▸ **The task**:
From the entries that follow, copy exactly the lines beginning at the line holding "## layer usage" and continuing through the line holding "Note: power is".

▸ **Information supplied**:

________________________________________

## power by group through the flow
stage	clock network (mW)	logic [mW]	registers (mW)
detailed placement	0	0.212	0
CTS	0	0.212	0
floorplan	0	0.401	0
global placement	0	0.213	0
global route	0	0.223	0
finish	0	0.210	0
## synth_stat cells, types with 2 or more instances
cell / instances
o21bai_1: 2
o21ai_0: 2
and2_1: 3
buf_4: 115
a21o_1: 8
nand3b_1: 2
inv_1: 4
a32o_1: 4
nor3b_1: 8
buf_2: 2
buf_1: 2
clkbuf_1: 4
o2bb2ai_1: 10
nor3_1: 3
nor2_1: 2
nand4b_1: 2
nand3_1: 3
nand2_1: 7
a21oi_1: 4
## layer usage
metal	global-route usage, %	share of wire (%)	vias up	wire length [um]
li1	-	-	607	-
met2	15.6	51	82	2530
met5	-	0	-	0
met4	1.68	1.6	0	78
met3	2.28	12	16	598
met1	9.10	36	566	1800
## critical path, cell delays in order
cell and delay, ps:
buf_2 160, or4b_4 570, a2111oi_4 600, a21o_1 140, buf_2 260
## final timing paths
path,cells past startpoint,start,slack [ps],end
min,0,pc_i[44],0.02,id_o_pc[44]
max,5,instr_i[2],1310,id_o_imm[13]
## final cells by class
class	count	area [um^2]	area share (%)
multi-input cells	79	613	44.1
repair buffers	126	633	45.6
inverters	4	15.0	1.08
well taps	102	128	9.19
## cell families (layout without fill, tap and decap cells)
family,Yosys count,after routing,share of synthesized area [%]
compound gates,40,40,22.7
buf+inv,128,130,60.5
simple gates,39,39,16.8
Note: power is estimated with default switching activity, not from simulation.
$ cat src/rv_core_pkg.sv
package rv_core_pkg;

    localparam int XLEN       = 64;
    localparam int REG_ADDR_W = 5;
    localparam int PC_STEP    = 4;  // fixed 32-bit instructions

    // major opcodes, instr[6:0]
    typedef enum logic [6:0] {
        OP     = 7'b0110011,
        OP_IMM = 7'b0010011,
        LUI    = 7'b0110111,
        AUIPC  = 7'b0010111,
        JAL    = 7'b1101111,
        JALR   = 7'b1100111,
        BRANCH = 7'b1100011
    } opcode_e;

    typedef enum logic [3:0] {
        ADD    = 4'd0,
        SUB    = 4'd1,
        SLL    = 4'd2,
        SLT    = 4'd3,
        SLTU   = 4'd4,
        XOR    = 4'd5,
        SRL    = 4'd6,
        SRA    = 4'd7,
        OR     = 4'd8,
        AND    = 4'd9,
        PASS_B = 4'd10
    } alu_op_e;

    typedef enum logic [1:0] {
        SEL_A_RS1  = 2'd0,
        SEL_A_PC   = 2'd1,
        SEL_A_ZERO = 2'd2
    } sel_a_e;

    typedef enum logic {
        SEL_B_RS2 = 1'b0,
        SEL_B_IMM = 1'b1
    } sel_b_e;

    typedef enum logic [1:0] {
        CTRL_NONE   = 2'd0,
        CTRL_BRANCH = 2'd1,
        CTRL_JAL    = 2'd2,
        CTRL_JALR   = 2'd3
    } ctrl_e;

    // branch kinds as carried in br_funct
    localparam logic [2:0] F3_BEQ  = 3'b000;
    localparam logic [2:0] F3_BNE  = 3'b001;
    localparam logic [2:0] F3_BLT  = 3'b100;
    localparam logic [2:0] F3_BGE  = 3'b101;
    localparam logic [2:0] F3_BLTU = 3'b110;
    localparam logic [2:0] F3_BGEU = 3'b111;

endpackage

$ cat src/id_ex_if.sv
`timescale 1ns/1ps

interface id_ex_if import rv_core_pkg::*; ();
    logic                  valid;
    alu_op_e               alu_op;
    sel_a_e                sel_a;
    sel_b_e                sel_b;
    logic [XLEN-1:0]       imm;
    logic [XLEN-1:0]       pc;
    logic [REG_ADDR_W-1:0] rs1;
    logic [REG_ADDR_W-1:0] rs2;
    logic [REG_ADDR_W-1:0] rd;
    logic                  write_rd;
    ctrl_e                 ctrl;
    logic [2:0]            br_funct;  // funct3 of a branch
    logic                  illegal;

    modport dec (
        output valid, alu_op, sel_a, sel_b, imm, pc, rs1, rs2, rd, write_rd, ctrl,
               br_funct, illegal
    );
    modport reg_in (
        input valid, alu_op, sel_a, sel_b, imm, pc, rs1, rs2, rd, write_rd, ctrl,
              br_funct, illegal
    );
    modport reg_out (
        output valid, alu_op, sel_a, sel_b, imm, pc, rs1, rs2, rd, write_rd, ctrl,
               br_funct, illegal
    );
    modport exe (
        input valid, alu_op, sel_a, sel_b, imm, pc, rs1, rs2, rd, write_rd, ctrl,
              br_funct, illegal
    );
endinterface

$ cat src/id_ex_reg.sv
`timescale 1ns/1ps

module id_ex_reg import rv_core_pkg::*; (
    input  logic    clk,
    input  logic    rst_n_i,
    input  logic    bubble_i,  // stall, hold contents
    input  logic    flush_i,   // redirect, load a bubble
    id_ex_if.reg_in  d_i,
    id_ex_if.reg_out q_o
);

    always_ff @(posedge clk) begin
        if (!rst_n_i || flush_i) begin
            q_o.valid    <= 1'b0;
            q_o.alu_op   <= ADD;
            q_o.sel_a    <= SEL_A_RS1;
            q_o.sel_b    <= SEL_B_RS2;
            q_o.imm      <= '0;
            q_o.pc       <= '0;
            q_o.rs1      <= '0;
            q_o.rs2      <= '0;
            q_o.rd       <= '0;
            q_o.write_rd <= 1'b0;
            q_o.ctrl     <= CTRL_NONE;
            q_o.br_funct <= '0;
            q_o.illegal  <= 1'b0;
        end else if (!bubble_i) begin
            q_o.valid    <= d_i.valid;
            q_o.alu_op   <= d_i.alu_op;
            q_o.sel_a    <= d_i.sel_a;
            q_o.sel_b    <= d_i.sel_b;
            q_o.imm      <= d_i.imm;
            q_o.pc       <= d_i.pc;
            q_o.rs1      <= d_i.rs1;
            q_o.rs2      <= d_i.rs2;
            q_o.rd       <= d_i.rd;
            q_o.write_rd <= d_i.write_rd;
            q_o.ctrl     <= d_i.ctrl;
            q_o.br_funct <= d_i.br_funct;
            q_o.illegal  <= d_i.illegal;
        end
    end

    // execute masks flush while stalled
    a_no_flush_in_stall: assert property (
        @(posedge clk) disable iff (!rst_n_i) !(flush_i && bubble_i)
    ) else $error("id_ex_reg: flush during stall");

endmodule

$ cat src/flat_wrapper.sv
// flat-port wrapper written by rule: the top's interface ports become plain ports
module id_ex_reg_flat import rv_core_pkg::*;
  (clk, rst_n_i, bubble_i, flush_i, d_i_valid, d_i_alu_op, d_i_sel_a, d_i_sel_b, d_i_imm, d_i_pc, d_i_rs1, d_i_rs2, d_i_rd, d_i_write_rd, d_i_ctrl, d_i_br_funct, d_i_illegal, q_o_valid, q_o_alu_op, q_o_sel_a, q_o_sel_b, q_o_imm, q_o_pc, q_o_rs1, q_o_rs2, q_o_rd, q_o_write_rd, q_o_ctrl, q_o_br_funct, q_o_illegal);
  id_ex_if d_i_i ();
  id_ex_if q_o_i ();
  input  logic clk;
  input  logic rst_n_i;
  input  logic bubble_i;
  input  logic flush_i;
  input wire logic [$bits(d_i_i.valid)-1:0] d_i_valid;
  input wire logic [$bits(d_i_i.alu_op)-1:0] d_i_alu_op;
  input wire logic [$bits(d_i_i.sel_a)-1:0] d_i_sel_a;
  input wire logic [$bits(d_i_i.sel_b)-1:0] d_i_sel_b;
  input wire logic [$bits(d_i_i.imm)-1:0] d_i_imm;
  input wire logic [$bits(d_i_i.pc)-1:0] d_i_pc;
  input wire logic [$bits(d_i_i.rs1)-1:0] d_i_rs1;
  input wire logic [$bits(d_i_i.rs2)-1:0] d_i_rs2;
  input wire logic [$bits(d_i_i.rd)-1:0] d_i_rd;
  input wire logic [$bits(d_i_i.write_rd)-1:0] d_i_write_rd;
  input wire logic [$bits(d_i_i.ctrl)-1:0] d_i_ctrl;
  input wire logic [$bits(d_i_i.br_funct)-1:0] d_i_br_funct;
  input wire logic [$bits(d_i_i.illegal)-1:0] d_i_illegal;
  output wire logic [$bits(q_o_i.valid)-1:0] q_o_valid;
  output wire logic [$bits(q_o_i.alu_op)-1:0] q_o_alu_op;
  output wire logic [$bits(q_o_i.sel_a)-1:0] q_o_sel_a;
  output wire logic [$bits(q_o_i.sel_b)-1:0] q_o_sel_b;
  output wire logic [$bits(q_o_i.imm)-1:0] q_o_imm;
  output wire logic [$bits(q_o_i.pc)-1:0] q_o_pc;
  output wire logic [$bits(q_o_i.rs1)-1:0] q_o_rs1;
  output wire logic [$bits(q_o_i.rs2)-1:0] q_o_rs2;
  output wire logic [$bits(q_o_i.rd)-1:0] q_o_rd;
  output wire logic [$bits(q_o_i.write_rd)-1:0] q_o_write_rd;
  output wire logic [$bits(q_o_i.ctrl)-1:0] q_o_ctrl;
  output wire logic [$bits(q_o_i.br_funct)-1:0] q_o_br_funct;
  output wire logic [$bits(q_o_i.illegal)-1:0] q_o_illegal;
  assign d_i_i.valid = d_i_valid;
  assign d_i_i.alu_op = d_i_alu_op;
  assign d_i_i.sel_a = d_i_sel_a;
  assign d_i_i.sel_b = d_i_sel_b;
  assign d_i_i.imm = d_i_imm;
  assign d_i_i.pc = d_i_pc;
  assign d_i_i.rs1 = d_i_rs1;
  assign d_i_i.rs2 = d_i_rs2;
  assign d_i_i.rd = d_i_rd;
  assign d_i_i.write_rd = d_i_write_rd;
  assign d_i_i.ctrl = d_i_ctrl;
  assign d_i_i.br_funct = d_i_br_funct;
  assign d_i_i.illegal = d_i_illegal;
  assign q_o_valid = q_o_i.valid;
  assign q_o_alu_op = q_o_i.alu_op;
  assign q_o_sel_a = q_o_i.sel_a;
  assign q_o_sel_b = q_o_i.sel_b;
  assign q_o_imm = q_o_i.imm;
  assign q_o_pc = q_o_i.pc;
  assign q_o_rs1 = q_o_i.rs1;
  assign q_o_rs2 = q_o_i.rs2;
  assign q_o_rd = q_o_i.rd;
  assign q_o_write_rd = q_o_i.write_rd;
  assign q_o_ctrl = q_o_i.ctrl;
  assign q_o_br_funct = q_o_i.br_funct;
  assign q_o_illegal = q_o_i.illegal;
  id_ex_reg u_core (.clk(clk), .rst_n_i(rst_n_i), .bubble_i(bubble_i), .flush_i(flush_i), .d_i(d_i_i), .q_o(q_o_i));
endmodule
$ cat config.mk
export PLATFORM = sky130hd
export DESIGN_NAME = id_ex_reg_flat
export DESIGN_NICKNAME = d
export VERILOG_FILES = /design/src/rv_core_pkg.sv /design/src/id_ex_if.sv /design/src/id_ex_reg.sv /design/src/flat_wrapper.sv
export SDC_FILE = /design/constraint.sdc
export NUM_CORES = 1
export LEC_CHECK = 0
export ABC_AREA = 1
export BUFFER_PORTS_ARGS = -buffer_cell sky130_fd_sc_hd__buf_2
export CORE_AREA = 5 5 122 124
export CTS_CLUSTER_SIZE = 20
export DETAILED_ROUTE_END_ITERATION = 6
export DIE_AREA = 0 0 127 129
export PLACE_DENSITY = 0.76
export SKIP_CTS_REPAIR_TIMING = 1
export SLEW_MARGIN = 5
export SYNTH_ARGS = -nofsm -noshare
export SYNTH_HDL_FRONTEND = slang
export SYNTH_SLANG_ARGS = --single-unit
$ cat constraint.sdc
create_clock -name clk -period 0.85 [get_ports clk]
set_input_delay 0.085 -clock clk [delete_from_list [all_inputs] [get_ports clk]]
set_output_delay 0.085 -clock clk [all_outputs]
set_load 0.05 [all_outputs]
After elaboration in Yosys (flattened, before gate mapping)
Cells that the tools add are included.
- bits in writable memories: 0
- latch bits: 0
- memories: 0
- register bits after elaboration: 158
- ROM bits: 0
- divide/modulo/power cells: 0
- multipliers: 0
- shift-type cells: 0
- $lt $le $gt $ge: 0
- reduce and logical (&&, ||, !) cells: 2
- bitwise logic cells: 0
- multiplexer cells: 0
- add/sub/neg operators: 0
- equal/unequal tests: 0
- operator list (cell ; count):
    zero test 1 bit ; 1
    logical OR 1 bit ; 1

Logic depth before layout (Yosys ltp)
- word-level depth: 2
- mapped depth: 6
- depth with buffers taken out: 3

Worst setup path after synthesis
No wires, ideal clock.
- kind: reg2reg
- start: reg, netlist name u_core.q_o.pc[42]
- end: reg u_core.q_o.pc[42]
- path slack: -0.080 ns
- data required time: 0.784 ns
- clock period less this slack: 0.930 ns
- buffers on the path: 0
- arrival time: 0.863 ns
- stages on the path, launching flop included: 3
- setup time: 0.066 ns
- path through: dfxtp_1 > nand2_1 > a21oi_2
- RTL lines (element ; RTL line ; text):
    to (decl) ; id_ex_if.sv:27 ; output valid, alu_op, sel_a, sel_b, imm, pc, rs1, rs2, rd, write_rd, ctrl,

Final worst setup path
- start: reg u_core.q_o.imm[47]
- end: out q_o_imm[47]
- RTL lines (element ; RTL line ; text):
    from (decl) ; id_ex_if.sv:27 ;
    to (decl) ; flat_wrapper.sv:27 ; output wire logic [$bits(q_o_i.imm)-1:0] q_o_imm;
No word-level cell between the ends.

==> summary by stage <==
Synthesis
Yosys attributes the largest share of cell area to dfxtp_1 57%, nand2_1 21%, a21oi_1 13%. The synthesized netlist occupies a cell area of 5580 sq um. Yosys printed 0 warnings.

The number of cells produced by synthesis is 687. Summing the sequential cell areas from Yosys gives 56.7% of the chip area. Summed over its instances, the top area cell type makes up 56.7% of the synthesized netlist area. Of all cell types, the one taking the most synthesized area is dfxtp_1. After synthesis, the mean cell area works out to 8.12 sq um. Synthesis inferred 158 register bits. Counting distinct cell types in the post-synthesis netlist gives 12.

The number of nets handed over by synthesis was 849.

STA
The post-route fraction of the period consumed by the critical path is 123%. The final worst clock skew is 0 ps. Measured against its own limit, the worst slew margin works out to 77.9%.

At the pin with the least slew margin, the transition time is 332 ps. Setup repair after global routing could not meet its margin everywhere. The count of pins over their slew limit is 0.

Counting I/O delays and the setup requirement, the final critical path takes 1050 ps. The setup slack after layout is -196 ps. Timing would allow up to 956 MHz. The hold violation total from the final report came to 0.

The setup violation total in the final timing report is 159.

Clock network
Counting every sink on the clock net gives 158. The clock tree buffer depth is 2. The H-tree generated during clock tree synthesis spans 4 levels. The root buffer cell chosen for the clock tree is clkbuf_16. The TritonCTS clock tree is yes.

Clock-pin slew was measured on the worst setup and hold paths at 70 ps. The clock buffer count from CTS is 17. The insertion delay to the later sink of the worst-skew pair is 420 ps.

Route
The detailed router finished its first iteration with 705 violations. After detailed routing, the number of vias per cell comes to 5.22. The pre-antenna-repair detailed-routing pass consisted of 6 iterations. Summing over every cut layer, the via total after detailed routing is 7186. The total DRC errors in the routed layout is 0. The detail route stage leaves a number of antenna-violating nets equal to 0. For this block, the routed nets add up to 27.6 mm of wire.

After detailed routing, the average wire length per cell comes to 20.0 microns.

Global routing
The via count of the first global-routing pass is 5327. The final global-route overflow total is 0. The global-route wire length before repair is 26.2 mm. Entering global routing, the biggest net connects 58 pins.

Global routing consumed, over all layers together, 19.9% of the routing resources. The number of antenna violations at the first check in global routing is 0.

Finish
The footprint of the flip-flops and latches is 3360 sq um. The final cell utilization of the core is 83.6%. The multi-input combinational cells in the finished layout cover a total of 2050 sq um. The layout overhead on the synthesized area is 105%. In the final layout, the share of cells above drive strength 1 is 48.6%.

Leaving out fill and tap cells, the most frequent cell in the layout is nand2_1. The filler cells instantiated in the layout total 628. The final design instance area without fill is 11400 sq um. The finished layout holds 1376 standard cells, fillers aside. The final layout contains 1344 nets. Leaving out fill and tap cells, the most frequent cells in the layout are 306 x nand2_1, 160 x buf_2, 158 x dlygate4sd3_1, 158 x dfxtp_2, 148 x a21oi_1.

Placed design
The cell count after placement is 1159. The weighted congestion reported at the end of routability-driven placement is 0.808. The estimated wirelength of the detail-placed design is 12.6 mm. The count of port buffers added during placement is 319. Once placement finished, the instance area stood at 7540 sq um.

Setup path
The endpoint kind of the worst setup timing path is an output pin. The top fanout value on the critical path is 2. The number of cells traversed by the worst register-to-register path is 3. The classification of the worst setup path is flip-flop to output pin. The kind of start point of the critical path is a flip-flop.

The worst register-to-register path begins at u_core.q_o.pc[30]$_SDFFE_PP0N_. The delay of the slowest cell on the worst path is 380 ps. Counting both buffers and inverters, the worst setup path holds a total of 1. The critical path goes through buf_8. The kind of cell adding the most delay to the critical path is flip-flops. In this run the critical register-to-register path is captured at u_core.q_o.pc[30]$_SDFFE_PP0N_. The worst register-to-register path has a setup slack of -20 ps. In this run the number of cells on the critical path is 1. For this design, the slowest cell found on the critical path is dfxtp_2.

Data on the critical path arrives at its endpoint at 960 ps. The critical path data required time is 760 ps.

Flow run
The tool flagged a number of max-cap violations equal to 0.

Floorplan
After floorplanning, the core was divided into 43 placement rows. The initial utilization of the core area, before any placement, comes to 40.8%. The die boundary height is 129 microns. The floorplan step defined a die boundary enclosing 16400 sq um. The width of the die is 127 microns. The core region is 13700 sq um. The count of pins on the block boundary is 320.

Power and ir drop
Dividing total power by cell area gives a power density of 1710 nW/um^2. The worst supply voltage drop on vdd is 0.00121 V. The analysis attributes to cell leakage a power of 4.99 nW.

Min path
The beginning of the worst hold path is rst_n_i. The worst hold path was traced through 4 stages. The path with the worst hold slack has its endpoint at u_core.q_o.imm[3]$_SDFFE_PP0N_. The path class of the tightest hold or removal check is input pin to flip-flop.

Status
The run finished, with violations left. The final reports fail on setup timing.
==> cell type report <==
cell class / instances / area share, %
well taps: 180 / 1.97
flip-flops and latches: 158 / 29.4
clock buffers: 20 / 4.00
clock inverters: 12 / 1.40
diodes: 1 / 0.0219
repair buffers: 528 / 45.1
inverters: 2 / 0.109
multi-input cells: 475 / 17.9
==> stage by stage <==
step                total power [W]  TNS, ps  setup slack (ps)  hold WS, ps
detailed placement           0.0103    -4140              -104          329
floorplan                   0.00950        0              66.1          214
global route                 0.0201   -28890              -221          115
global placement             0.0103    -1230             -30.7          324
CTS                          0.0181   -40410              -289         -120
finish                       0.0195   -24280              -196          106
==> metal layers <==
| metal | track usage, % | vias up | share of wire (%) |
|---|---|---|---|
| met1 | 22.6 | 3312 | 34 |
| met2 | 33.5 | 556 | 50 |
| met4 | 8.01 | 0 | 5.7 |
| met3 | 8.05 | 136 | 11 |
| li1 | - | 3182 | - |
| met5 | 0 | - | 0 |
==> synthesized netlist by cell type <==
cell type  instances
buf_2             30
buf_8              1
clkbuf_1           3
nand2_2           10
nand2_1          307
buf_6             12
inv_1              1
dfxtp_1          158
clkinv_4           1
buf_4              6
a21oi_2           10
a21oi_1          148
==> state kept, by name, summed over array words and instances (netlist names) <==
signal / cells
u_core.q_o.valid: 1
u_core.q_o.rs1: 5
u_core.q_o.br_funct: 3
u_core.q_o.pc: 64
u_core.q_o.sel_a: 2
u_core.q_o.imm: 64
u_core.q_o.sel_b: 1
u_core.q_o.rd: 5
u_core.q_o.ctrl: 2
u_core.q_o.rs2: 5
u_core.q_o.write_rd: 1
u_core.q_o.illegal: 1
u_core.q_o.alu_op: 4
==> cells by family (layout without fill, tap and decap cells) <==
kind of cell,after synthesis,after routing,share of synthesized area (%)
buffers and inverters,54,562,6.62
AND/OR/NAND/NOR,317,317,21.8
other,0,1,0
AO/OA/AOI/OAI,158,158,14.9
flip-flops,158,158,56.7
==> where the power goes <==
| part | leakage, nW | internal, W | total [W] | switching [W] |
|---|---|---|---|---|
| registers | 1.36 | 0.00769 | 0.00792 | 0.000233 |
| logic | 3.33 | 0.00167 | 0.00360 | 0.00193 |
| clock network | 0.301 | 0.00480 | 0.00798 | 0.00317 |
==> worst max-delay path by stage <==
stage | slack [ps] | from | end
4_1_cts | -290 | u_core.q_o.sel_a[0]$_SDFFE_PP0N_ | q_o_sel_a[0]
2_1_floorplan | 70 | flush_i | u_core.q_o.pc[42]$_SDFFE_PP0N_
3_3_place_gp | -30 | bubble_i | u_core.q_o.br_funct[1]$_SDFFE_PP0N_
6_report | -200 | u_core.q_o.imm[47]$_SDFFE_PP0N_ | q_o_imm[47]
3_5_place_dp | -100 | bubble_i | u_core.q_o.imm[57]$_SDFFE_PP0N_
5_1_grt | -220 | u_core.q_o.imm[47]$_SDFFE_PP0N_ | q_o_imm[47]
No activity file was read; power rests on OpenSTA's default activity.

________________________________________

▸ **Answer for this exercise**:
## layer usage
metal	global-route usage, %	share of wire (%)	vias up	wire length [um]
li1	-	-	607	-
met2	15.6	51	82	2530
met5	-	0	-	0
met4	1.68	1.6	0	78
met3	2.28	12	16	598
met1	9.10	36	566	1800
## critical path, cell delays in order
cell and delay, ps:
buf_2 160, or4b_4 570, a2111oi_4 600, a21o_1 140, buf_2 260
## final timing paths
path,cells past startpoint,start,slack [ps],end
min,0,pc_i[44],0.02,id_o_pc[44]
max,5,instr_i[2],1310,id_o_imm[13]
## final cells by class
class	count	area [um^2]	area share (%)
multi-input cells	79	613	44.1
repair buffers	126	633	45.6
inverters	4	15.0	1.08
well taps	102	128	9.19
## cell families (layout without fill, tap and decap cells)
family,Yosys count,after routing,share of synthesized area [%]
compound gates,40,40,22.7
buf+inv,128,130,60.5
simple gates,39,39,16.8
Note: power is estimated with default switching activity, not from simulation.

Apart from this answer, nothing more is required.